Among the entries below, count the lines containing the string "unsigned". Only the count is needed.
-- Opening Marker --
### src/rtl/mux_pkg.sv
// Shared constants for the 4:1 select mux: select-index encodings and default width.
package mux_pkg;

  localparam int unsigned DEFAULT_WIDTH = 1;
  localparam int unsigned SEL_W         = 2;

  localparam logic [SEL_W-1:0] SEL_I0 = 2'b00;
  localparam logic [SEL_W-1:0] SEL_I1 = 2'b01;
  localparam logic [SEL_W-1:0] SEL_I2 = 2'b10;
  localparam logic [SEL_W-1:0] SEL_I3 = 2'b11;

  // Select index is {s0,s1}: s0 is the MSB, s1 the LSB.
  function automatic logic [SEL_W-1:0] sel_index(input logic s0, input logic s1);
    return {s0, s1};
  endfunction

endpackage

### src/rtl/mux_2x1.sv
// Bitwise 2:1 mux; an unknown select yields an unknown result.
module mux_2x1
  import mux_pkg::*;
#(
  parameter int unsigned WIDTH = DEFAULT_WIDTH
) (
  input  logic [WIDTH-1:0] a,
  input  logic [WIDTH-1:0] b,
  input  logic             sel,
  output logic [WIDTH-1:0] y
);

  always_comb begin
    y = 'x;
    case (sel)
      1'b0:    y = a;
      1'b1:    y = b;
      default: y = 'x;
    endcase
  end

endmodule

### src/rtl/mux_4x1.sv
// 4:1 mux built from three 2:1 muxes, with an enabled output register and a
// registered select-change flag.
module mux_4x1
  import mux_pkg::*;
#(
  parameter int unsigned WIDTH   = DEFAULT_WIDTH,
  parameter int unsigned OUT_REG = 0
) (
  input  logic             clk,
  input  logic             rst,
  input  logic [WIDTH-1:0] i0,
  input  logic [WIDTH-1:0] i1,
  input  logic [WIDTH-1:0] i2,
  input  logic [WIDTH-1:0] i3,
  input  logic             s1,
  input  logic             s0,
  input  logic             en,
  output logic [WIDTH-1:0] d,
  output logic [WIDTH-1:0] d_q,
  output logic             sel_chg
);

  logic [WIDTH-1:0] lo_sel;
  logic [WIDTH-1:0] hi_sel;
  logic [WIDTH-1:0] sel_data;
  logic [SEL_W-1:0] sel_cur;

  // First level picks within each pair by s1; second level picks the pair by s0.
  mux_2x1 #(.WIDTH(WIDTH)) u_mux_lo (.a(i0),     .b(i1),     .sel(s1), .y(lo_sel));
  mux_2x1 #(.WIDTH(WIDTH)) u_mux_hi (.a(i2),     .b(i3),     .sel(s1), .y(hi_sel));
  mux_2x1 #(.WIDTH(WIDTH)) u_mux_top(.a(lo_sel), .b(hi_sel), .sel(s0), .y(sel_data));

  assign sel_cur = sel_index(s0, s1);

  logic [WIDTH-1:0] data_d,     data_q;
  logic [SEL_W-1:0] sel_prev_d, sel_prev_q;
  logic             sel_chg_d,  sel_chg_q;

  always_comb begin
    data_d     = data_q;
    sel_prev_d = sel_cur;
    sel_chg_d  = (sel_cur != sel_prev_q);
    if (en) begin
      data_d = sel_data;
    end
  end

  always_ff @(posedge clk) begin
    if (rst) begin
      data_q     <= '0;
      sel_prev_q <= SEL_I0;
      sel_chg_q  <= 1'b0;
    end else begin
      data_q     <= data_d;
      sel_prev_q <= sel_prev_d;
      sel_chg_q  <= sel_chg_d;
    end
  end

  assign d_q     = data_q;
  assign sel_chg = sel_chg_q;

  // Output source is fixed at elaboration.
  generate
    if (OUT_REG != 0) begin : g_out_reg
      assign d = data_q;
    end else begin : g_out_comb
      assign d = sel_data;
    end
  endgenerate

endmodule

### config.mk
export PLATFORM = sky130hd
export DESIGN_NAME = mux_4x1
export DESIGN_NICKNAME = d
export VERILOG_FILES = /design/src/rtl/mux_pkg.sv /design/src/rtl/mux_2x1.sv /design/src/rtl/mux_4x1.sv
export SDC_FILE = /design/constraint.sdc
export NUM_CORES = 1
export LEC_CHECK = 0
export BUFFER_PORTS_ARGS = -buffer_cell sky130_fd_sc_hd__buf_4
export CORE_AREA = 5 5 42 44
export DETAILED_ROUTE_END_ITERATION = 8
export DIE_AREA = 0 0 47 49
export GPL_TIMING_DRIVEN = 0
export PLACE_DENSITY = 0.34
export SYNTH_ARGS = -nofsm -noshare
export SYNTH_HDL_FRONTEND = slang
export SYNTH_HIERARCHICAL = 1
export SYNTH_SLANG_ARGS = --single-unit
### constraint.sdc
create_clock -name clk -period 1.4 [get_ports clk]
set_input_delay 0.28 -clock clk [delete_from_list [all_inputs] [get_ports clk]]
set_output_delay 0.28 -clock clk [all_outputs]
set_load 0.01 [all_outputs]
==> flow_summary.toml, run 1 <==
[timing]
rsz0062_at_grt = "no"
whs_ns = 0.240
hold_viol_final = 0
slew_headroom_pct = 92.1
final-setup-viol-count = 0
max_freq_mhz = 738
fin_crit_ns = 1.35
maxSlewViolCount = 0
fin_ws_ns = 0.0454
fin_tns_setup_ns = 0
skew_ns = 0.00274
fin_crit_sh_pct = 96.8
worstMarginPinSlew_ns = 0.115

[clock_tree]
cts_buffers = 3
cts.sinks = 4
cts_tree = "yes"
cts_hold_buf = 0
clkLatencyLatePin_ns = 0.23
htreeDepth = 1
clk_root_buffer_cell = "clkbuf_4"
clock_path_buffers = 2
cts.clk_slew.worst_paths_ns = 0.04

[worst_setup_path]
worst-r2r-cell-count = 2
worst-setup-path-type = "in2out"
reg2reg_from = "sel_prev_q[0]"
worstSetupStartpoint = "s1"
rrSetupSlack_ns = 0.77
worst_ep_arrival_time_ns = 1.07
cp-start-kind = "primary input"
cp.required_ns = 1.12
cp-endpoint = "d"
reg2reg_to = "sel_chg"
critPathCaptureType = "output pin"
crit_fanout = 4

[worst_hold_path]
min_path_type = "in2reg"
min_path_cells = 2
hp-start = "rst"

[floorplan]
die_area_mm2 = 0.00230
die_y_um = 49
initial_core_util_pct = 12.4
rows = 14
core_mm2 = 0.00140
io_pins = 12
dieWidth_um = 47

[placed_design]
gp_congestion = 0.655
pre_cts_slack_ns = -0.0134
hpwl_um = 371
portBuffers = 11

[global_route]
grt.total_usage_pct = 5.35
grt_pass1_vias = 171
antenna_found_initial = 0
grt_overflow = 0
grt_pass1_wl_um = 779
grt_max_degree = 5

[power]
power_leakage_nw = 0.145
power_density_mw_per_mm2 = 1090
total_power_uw = 335
peakVddDrop_v = 0.000421

[logic_synthesis]
synth.distinct_cells = 7
ys_warn_count = 6
synth_area_um2 = 174
ys_ff_latch = 4
ys_seq_area_share_pct = 46.0
syn-num-nets = 23
syn_avg_cell_area_um2 = 12.4
synth_cells = 14

[layout]
final_core_util_pct = 21.9
diodes = 0
multi_input_area_um2 = 93.8
nets = 39
drive_above_1_share_pct = 60.7
synthToLayoutAreaGrowth_pct = 76.3
final_cell_mix = "buf_4, dfxtp_1, clkbuf_4, mux2_4"
mostFrequentLayoutCell = "buf_4"
ff_latch_area_um2 = 80.1
fill_cells = 160

[routing]
avgRoutedWirePerCell_um = 9.82
viasPerCell = 3.50
drt-total-wl_um = 432
drt.antenna.violating_nets = 0
drt-initial-drc-count = 5
via_count = 154
post-route-drc-count = 0
drt-pass1-iter-count = 2

[run]
cap_violations = 0

[run_status]
outcome = "finished, final reports clean"
[metal layers]
layer | part of all wire, % | up-vias | global-route usage (%) | wire (um)
li1 | - | 75 | - | -
met1 | 41 | 64 | 5.71 | 176
met2 | 35 | 15 | 5.43 | 150
met3 | 24 | 0 | 7.38 | 105
met4 | 0 | 0 | 2.76 | 0
met5 | 0 | - | 0 | 0
[per-stage QoR]
step / cell area, um^2 / std cells
floorplan: 174 / 14
global placement: 277 / 41
detailed placement: 277 / 41
CTS: 303 / 44
global route: 307 / 44
finish: 307 / 44
[report_power, final]
group	total [mW]	internal, mW	switching (mW)
logic	0.0673	0.0452	0.0220
registers	0.126	0.123	0.00305
clock network	0.142	0.0958	0.0463
[worst min-delay path by stage]
stage          slack [ns]      end
6_report             0.24  sel_chg
5_1_grt              0.23      d_q
4_1_cts              0.23  sel_chg
3_5_place_dp         0.48  sel_chg
3_3_place_gp         0.47  sel_chg
2_1_floorplan        0.35  sel_chg
[kinds of logic after synthesis]
logic type      count (synthesis)  share of synthesized area (%)
simple gates                    3                           9.35
compound gates                  1                           2.87
flops                           4                           46.0
xor+xnor                        2                           10.1
mux                             4                           31.7
[timing repair]
item                                    in CTS  in global routing
hold endpoints to repair                     0                  0
resized for setup                            1                  1
endpoints found under the setup margin       1                  1
pin swaps                                    0                  0
setup buffers                                0                  0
-- Closing Marker --
* _Written solution_
5